1 de septiembre de 2016

El mundo mítico de las islas

El limonero real
Dirección y guión: Gustavo Fontán
Argentina/2016


Quienes seguimos con gozo la trayectoria de Gustavo Fontán, estábamos ansiosos por ver su reciente película, El limonero real, basada en la novela de Juan José Saer. Después de La orilla que se abisma ese trabajo experimental que realizara con el río y los poemas de Juan L.Ortiz, y El rostro, otro trabajo con el agua como elemento primordial, había que ver qué vuelta de tuerca daba a la filmación del litoral y su gente.

Soy fan de Saer, y creo que El limonero real es uno de sus textos más logrados, por el clima que crea y por la experimentación que lleva a cabo con el relato. Hace años y en otro contexto, intenté el análisis de la obra, que invita a múltiples lecturas. No era fácil la trasposición de esa novela al cine. Pensé que Fontán experimentaría con modos fílmicos de encarar la técnica de la repetición, que es la constante de la novela. Una y otra vez, la narración vuelve a la frase inicial y relata la historia de manera diferente. Sin embargo, la película deja toda experimentación de lado y nos da su propia manera de tratar el relato de manera lineal, reducido a la esencia de la acción, con una fotografía extraordinaria, como es habitual en el cine de Fontán, en este caso de Diego Poleri. La historia es mínima: el protagonista, un isleño, está invitado a pasar el último día del año en una isla cercana en la casa de su cuñada, hermana de su mujer; esta no quiere ir, aferrada al duelo por su hijo, muerto hace varios años. El hombre rema hasta la casa vecina, y allí transcurre su día, entre pescado asado, una siesta, la preparación de un cordero al asador y la fiesta nocturna, después de la cual regresa a su casa. El año pasado pudimos ver en el Centro de Experimentación Teatral del Teatro Colón la ópera homónima, con puesta de Maricel Álvarez. El libreto de Fernando Regueira también comprime la historia a su esencia, dejando de lado las elaboraciones lingüísticas de Saer, que en última instancia son privativas de la literatura.

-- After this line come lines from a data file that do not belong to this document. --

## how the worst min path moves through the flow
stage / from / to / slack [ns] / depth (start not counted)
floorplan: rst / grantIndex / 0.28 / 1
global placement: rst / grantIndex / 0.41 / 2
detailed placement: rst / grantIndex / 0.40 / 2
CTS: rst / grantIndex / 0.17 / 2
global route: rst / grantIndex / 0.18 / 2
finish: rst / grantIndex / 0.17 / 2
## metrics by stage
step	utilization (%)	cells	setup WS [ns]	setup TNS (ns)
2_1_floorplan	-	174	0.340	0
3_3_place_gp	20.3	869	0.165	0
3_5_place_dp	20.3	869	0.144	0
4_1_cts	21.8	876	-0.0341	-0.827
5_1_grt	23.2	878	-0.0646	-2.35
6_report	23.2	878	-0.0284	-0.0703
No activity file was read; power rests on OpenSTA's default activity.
File: src/logic/CacheTypes.sv
// Cache geometry, CPU request and response structs, CPU op and line command enums
package CacheTypes;

    localparam int WordWidth = 32;
    localparam int WordsPerLine = 4;
    localparam int LineWidth = WordWidth * WordsPerLine;
    localparam int IndexWidth = 4;
    localparam int LineCount = 2 ** IndexWidth;
    localparam int TagWidth = 4;
    localparam int LineAddrWidth = TagWidth + IndexWidth;
    localparam int OffsetWidth = $clog2(WordsPerLine);
    localparam int WordAddrWidth = LineAddrWidth + OffsetWidth;

    typedef logic [WordWidth-1:0] Word_t;
    typedef logic [LineWidth-1:0] Line_t;
    typedef logic [IndexWidth-1:0] Index_t;
    typedef logic [TagWidth-1:0] Tag_t;
    typedef logic [OffsetWidth-1:0] Offset_t;
    // Tag above index
    typedef logic [LineAddrWidth-1:0] LineAddr_t;
    typedef logic [WordAddrWidth-1:0] WordAddr_t;

    typedef enum logic [1:0] {
        CpuOp_Load,
        CpuOp_Store,
        CpuOp_Invalidate
    } CpuOp;

    typedef struct packed {
        CpuOp op;
        WordAddr_t addr;
        Word_t wdata;
    } CpuRequest;

    typedef struct packed {
        Word_t rdata;
    } CpuResponse;

    // Line-level commands served by the replacer
    typedef enum logic [1:0] {
        CacheCommand_WriteThrough,
        CacheCommand_Replace,
        CacheCommand_Invalidate
    } CacheCommand;

endpackage
File: src/logic/MemBusTypes.sv
// Memory bus request struct, memory size, latency and client count
package MemBusTypes;

    localparam int MemLines = 256;
    localparam int MemLatency = 3;
    localparam int ClientCount = 2;

    typedef logic [$clog2(MemLatency + 1)-1:0] LatencyCount_t;
    typedef logic [$clog2(ClientCount)-1:0] ClientIndex_t;

    // One line-wide transfer, write or read
    typedef struct packed {
        logic write;
        CacheTypes::LineAddr_t addr;
        CacheTypes::Line_t wdata;
    } MemRequest;

endpackage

Resulta pertinente citar palabras que ha repetido Fontán en entrevistas: “Adaptar un libro al cine es un acto amoroso y violento”; hay una atracción admirativa y ciertas inevitables traiciones, por tratarse de artes y vías diferentes. El director ha realizado una apropiación para, con un punto de partida, crear una obra nueva. Otra característica de la novela es el trabajo con las imágenes visuales, y sobre todo el juego entre luz y sombra, los claroscuros que en este blog tanto amamos. Fontán tampoco suscribe del todo a este detalle, pero su fotografía aporta todo su propio y personal estilo para filmar la naturaleza, el follaje entramado, las orillas, el agua, el juego de luces. En la película de Fontán está presente el clima poético de Saer a partir de las imágenes visuales, los silencios, el tempo de morosidad, y sobre todo, la melancolía que imprime a cada plano, a cada escena. No menos importante es la banda sonora, sin música, con los sonidos que transmiten la presencia primordial de la naturaleza.

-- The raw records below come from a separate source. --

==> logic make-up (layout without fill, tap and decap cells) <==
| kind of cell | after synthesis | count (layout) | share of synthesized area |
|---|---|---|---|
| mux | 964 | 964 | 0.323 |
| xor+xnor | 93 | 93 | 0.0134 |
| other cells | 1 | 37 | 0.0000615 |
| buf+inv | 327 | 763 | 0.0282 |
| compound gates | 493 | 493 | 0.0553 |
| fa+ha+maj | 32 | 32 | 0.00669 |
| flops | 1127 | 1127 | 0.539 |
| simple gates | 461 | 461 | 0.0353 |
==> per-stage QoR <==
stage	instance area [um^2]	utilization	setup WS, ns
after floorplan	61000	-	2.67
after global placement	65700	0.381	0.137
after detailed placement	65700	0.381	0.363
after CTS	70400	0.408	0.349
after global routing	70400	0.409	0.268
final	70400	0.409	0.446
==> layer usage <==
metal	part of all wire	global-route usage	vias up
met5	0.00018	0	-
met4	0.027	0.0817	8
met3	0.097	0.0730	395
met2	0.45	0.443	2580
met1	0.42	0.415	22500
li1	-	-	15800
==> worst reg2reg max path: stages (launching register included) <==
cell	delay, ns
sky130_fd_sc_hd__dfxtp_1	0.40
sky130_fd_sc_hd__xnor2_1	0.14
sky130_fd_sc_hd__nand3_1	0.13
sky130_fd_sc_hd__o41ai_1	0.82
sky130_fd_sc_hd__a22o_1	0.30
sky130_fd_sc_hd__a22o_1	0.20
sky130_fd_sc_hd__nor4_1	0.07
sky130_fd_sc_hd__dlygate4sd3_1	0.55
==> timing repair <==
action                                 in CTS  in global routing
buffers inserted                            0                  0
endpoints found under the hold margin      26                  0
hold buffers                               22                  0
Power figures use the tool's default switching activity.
`config.mk`:
```
export PLATFORM = sky130hd
export DESIGN_NAME = executeStage
export DESIGN_NICKNAME = d
export VERILOG_FILES = /design/src/source/mipsPkg.sv /design/src/source/executeStage.sv
export SDC_FILE = /design/constraint.sdc
export NUM_CORES = 1
export LEC_CHECK = 0
export BUFFER_PORTS_ARGS = -buffer_cell sky130_fd_sc_hd__buf_2
export CAP_MARGIN = 20
export CORE_UTILIZATION = 30
export CTS_CLUSTER_SIZE = 40
export DETAILED_ROUTE_END_ITERATION = 10
export PLACE_DENSITY = 0.58
export SETUP_SLACK_MARGIN = 0.1
export SYNTH_ARGS = -nofsm -noshare
export SYNTH_HDL_FRONTEND = slang
export SYNTH_SLANG_ARGS = --single-unit
```
`constraint.sdc`:
```
create_clock -name clk -period 4.78 [get_ports clk]
set_clock_uncertainty 0.2 [all_clocks]
set_input_delay 0.717 -clock clk [delete_from_list [all_inputs] [get_ports clk]]
set_output_delay 0.717 -clock clk [all_outputs]
set_load 0.005 [all_outputs]
```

El elenco no podría adaptarse mejor a la historia, con actores profesionales y quienes no lo son. Germán de Silva cumple una nueva excelente performance, ya ha demostrado que es su hora de pasar a otros roles que lo saquen de su lugar tan clasista.

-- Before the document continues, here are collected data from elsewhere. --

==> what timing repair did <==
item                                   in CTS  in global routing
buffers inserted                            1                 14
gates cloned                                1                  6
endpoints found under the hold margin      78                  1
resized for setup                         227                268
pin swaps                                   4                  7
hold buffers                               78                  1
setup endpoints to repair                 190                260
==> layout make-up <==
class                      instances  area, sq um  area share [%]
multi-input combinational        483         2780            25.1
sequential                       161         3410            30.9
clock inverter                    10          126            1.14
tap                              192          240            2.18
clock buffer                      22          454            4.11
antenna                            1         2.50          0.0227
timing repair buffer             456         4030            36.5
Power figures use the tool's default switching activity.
[src/logic/trace_capture.sv]
////////////////////////////////////////
// Trace producer
// Keeps words seen while the core is out of reset, tags them with
// the warm reset epoch and issues one buffer write a cycle later
////////////////////////////////////////

module trace_capture
    import soc_ctrl_pkg::*;
(
    input  logic                    core_clk,
    input  logic                    reset_i,
    input  logic                    pwrgood_i,
    input  logic                    rst_b_i,
    input  logic                    trace_valid_i,
    input  logic [TRACE_DATA_W-1:0] trace_data_i,
    output logic                    wr_stb_o,
    output trace_entry_t            wr_entry_o
);

    logic               rst_b_q;
    logic               rel_rise;
    // Set once the power-up release has been seen
    logic               first_rel;
    logic [EPOCH_W-1:0] epoch;
    logic [EPOCH_W-1:0] epoch_cur;

    assign rel_rise = rst_b_i & ~rst_b_q;

    // Epoch in force this cycle, a warm release counts immediately
    assign epoch_cur = (rel_rise && first_rel) ? epoch + EPOCH_W'(1) : epoch;

    ////////////////////////////////////////
    // Epoch tracking
    ////////////////////////////////////////

    always_ff @(posedge core_clk) begin
        if (reset_i) begin
            rst_b_q   <= 1'b0;
            first_rel <= 1'b0;
            epoch     <= '0;
            wr_stb_o  <= 1'b0;
        end else begin
            rst_b_q <= rst_b_i;
            // Drop anything arriving during core reset
            wr_stb_o <= trace_valid_i & rst_b_i;
            if (!pwrgood_i) begin
                // Power loss starts the count over
                first_rel <= 1'b0;
                epoch     <= '0;
            end else if (rel_rise) begin
                first_rel <= 1'b1;
                epoch     <= epoch_cur;
            end
        end
    end

    // Entry payload, qualified by wr_stb_o
    always_ff @(posedge core_clk) begin
        if (trace_valid_i) begin
            wr_entry_o.epoch <= epoch_cur;
            wr_entry_o.data  <= trace_data_i;
        end
    end

endmodule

En toda su obra anterior, en la trilogía sobre su familia  y en aquellas obras acuáticas, Fontán ha puesto en evidencia que la narración es lo menos importante de su cine. A falta de intriga compleja, la presencia de los cuerpos toma relevancia en esta película: cuerpos vibrantes, vitales, deseantes, en íntimo contacto con la naturaleza, o formando parte de ella. Todo en la película remite a lo mítico o lo arquetípico: el ser natural, la madre inconsolable, la inmersión en el agua, el sacrificio del cordero, la fiesta, y sobre todo, el sentido de lo cíclico. Es el fin del año, y el principio del otro ciclo: el protagonista regresa al hogar y sabe que todo va a recomenzar.